Primeiramente, em 1970 o exôdo rural no país fez com que a população das cidades aumentasse significativamente. É indubitável que o acelerado processo de crescimento dos centros urbanos ocorreu de maneira espontânea e sem o devido planejamento pelo poder público, como resultado, houve a má organização do espaço geográfico e da rede de infraestrutura de mobilidade urbana. Atualmente, o automóvel é a principal condução da população que trabalha diariamente. Segundo dados do Departamento Nacional de Trânsito (DENATRAN), em 2012 o país terminou com mais de 50 milhões de carros. Todavia, as cidades não foram  programadas para receber essa enorme quantidade de veículos, a consequência disso é o aumento do trânsito e a crise da mobilidade urbana.
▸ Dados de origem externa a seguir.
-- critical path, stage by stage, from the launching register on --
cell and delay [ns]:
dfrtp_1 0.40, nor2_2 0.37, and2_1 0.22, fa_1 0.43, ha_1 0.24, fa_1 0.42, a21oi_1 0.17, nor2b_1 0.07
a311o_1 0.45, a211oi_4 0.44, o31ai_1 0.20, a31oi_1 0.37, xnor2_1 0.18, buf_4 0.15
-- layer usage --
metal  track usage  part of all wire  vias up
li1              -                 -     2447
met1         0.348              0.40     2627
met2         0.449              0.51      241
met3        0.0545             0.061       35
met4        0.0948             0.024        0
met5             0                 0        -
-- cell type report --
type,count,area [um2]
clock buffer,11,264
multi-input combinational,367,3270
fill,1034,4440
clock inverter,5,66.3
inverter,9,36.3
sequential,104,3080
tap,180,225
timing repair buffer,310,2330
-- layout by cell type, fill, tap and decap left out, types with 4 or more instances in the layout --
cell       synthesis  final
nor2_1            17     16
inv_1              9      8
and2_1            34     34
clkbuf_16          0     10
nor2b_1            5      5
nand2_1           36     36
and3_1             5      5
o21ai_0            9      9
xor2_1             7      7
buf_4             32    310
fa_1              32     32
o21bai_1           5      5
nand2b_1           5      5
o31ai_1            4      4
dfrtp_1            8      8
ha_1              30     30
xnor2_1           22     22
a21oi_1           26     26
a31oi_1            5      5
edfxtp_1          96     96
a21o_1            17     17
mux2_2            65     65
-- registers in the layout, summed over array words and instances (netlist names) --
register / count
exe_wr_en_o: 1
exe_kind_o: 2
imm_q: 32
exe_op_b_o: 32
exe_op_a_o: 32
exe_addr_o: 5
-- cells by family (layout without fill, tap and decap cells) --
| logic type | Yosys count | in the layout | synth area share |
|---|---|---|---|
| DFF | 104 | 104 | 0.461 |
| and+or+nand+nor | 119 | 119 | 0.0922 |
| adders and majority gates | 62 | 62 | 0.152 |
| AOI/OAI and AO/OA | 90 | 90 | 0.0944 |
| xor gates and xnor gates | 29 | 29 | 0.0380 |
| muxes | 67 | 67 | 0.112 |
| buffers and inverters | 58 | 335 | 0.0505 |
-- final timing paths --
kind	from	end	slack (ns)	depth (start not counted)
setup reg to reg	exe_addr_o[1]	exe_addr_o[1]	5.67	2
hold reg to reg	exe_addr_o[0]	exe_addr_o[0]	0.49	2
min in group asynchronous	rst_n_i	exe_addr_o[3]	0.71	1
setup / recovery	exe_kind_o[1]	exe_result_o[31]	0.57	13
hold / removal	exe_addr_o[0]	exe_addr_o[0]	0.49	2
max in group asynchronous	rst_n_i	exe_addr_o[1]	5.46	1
Outrossim, vale ressaltar que essa situação é corroborada pela deficiência do transporte público. Inegavelmente, o serviço oferecido pelas empresas de transporte não suprem a necessidade da população, entre as principais queixas estão: sucateamento dos veículos, ausência de segurança, frotas restritas e insuficientes. Segundo uma pesquisa realizada pelo IBOPE, 83% dos entrevistados usariam o transporte público caso ele fosse mais eficiente. Esse desejo ficou evidenciado nas manifestações populares ocorridas em 2013, em que uma das pautas era a melhoria dos transportes coletivos e equidade de acesso.

Portando, compete ao poder público investir em infraestrutura de mobilidade por meio da expansão e modernização dos sistemas de transporte público, prioritariamente os de alta e média capacidade - trens, metrôs, VLT, BRT e corredores exclusivos de ônibus, a fim de que haja aumento das frotas, alcançando um maior número de  usuários, e que o tempo de deslocamento da população seja reduzido. Dessa forma, o Estado garantirá o direito constitucional de acesso ao transporte e os desafios da mobilidade urbana serão superados.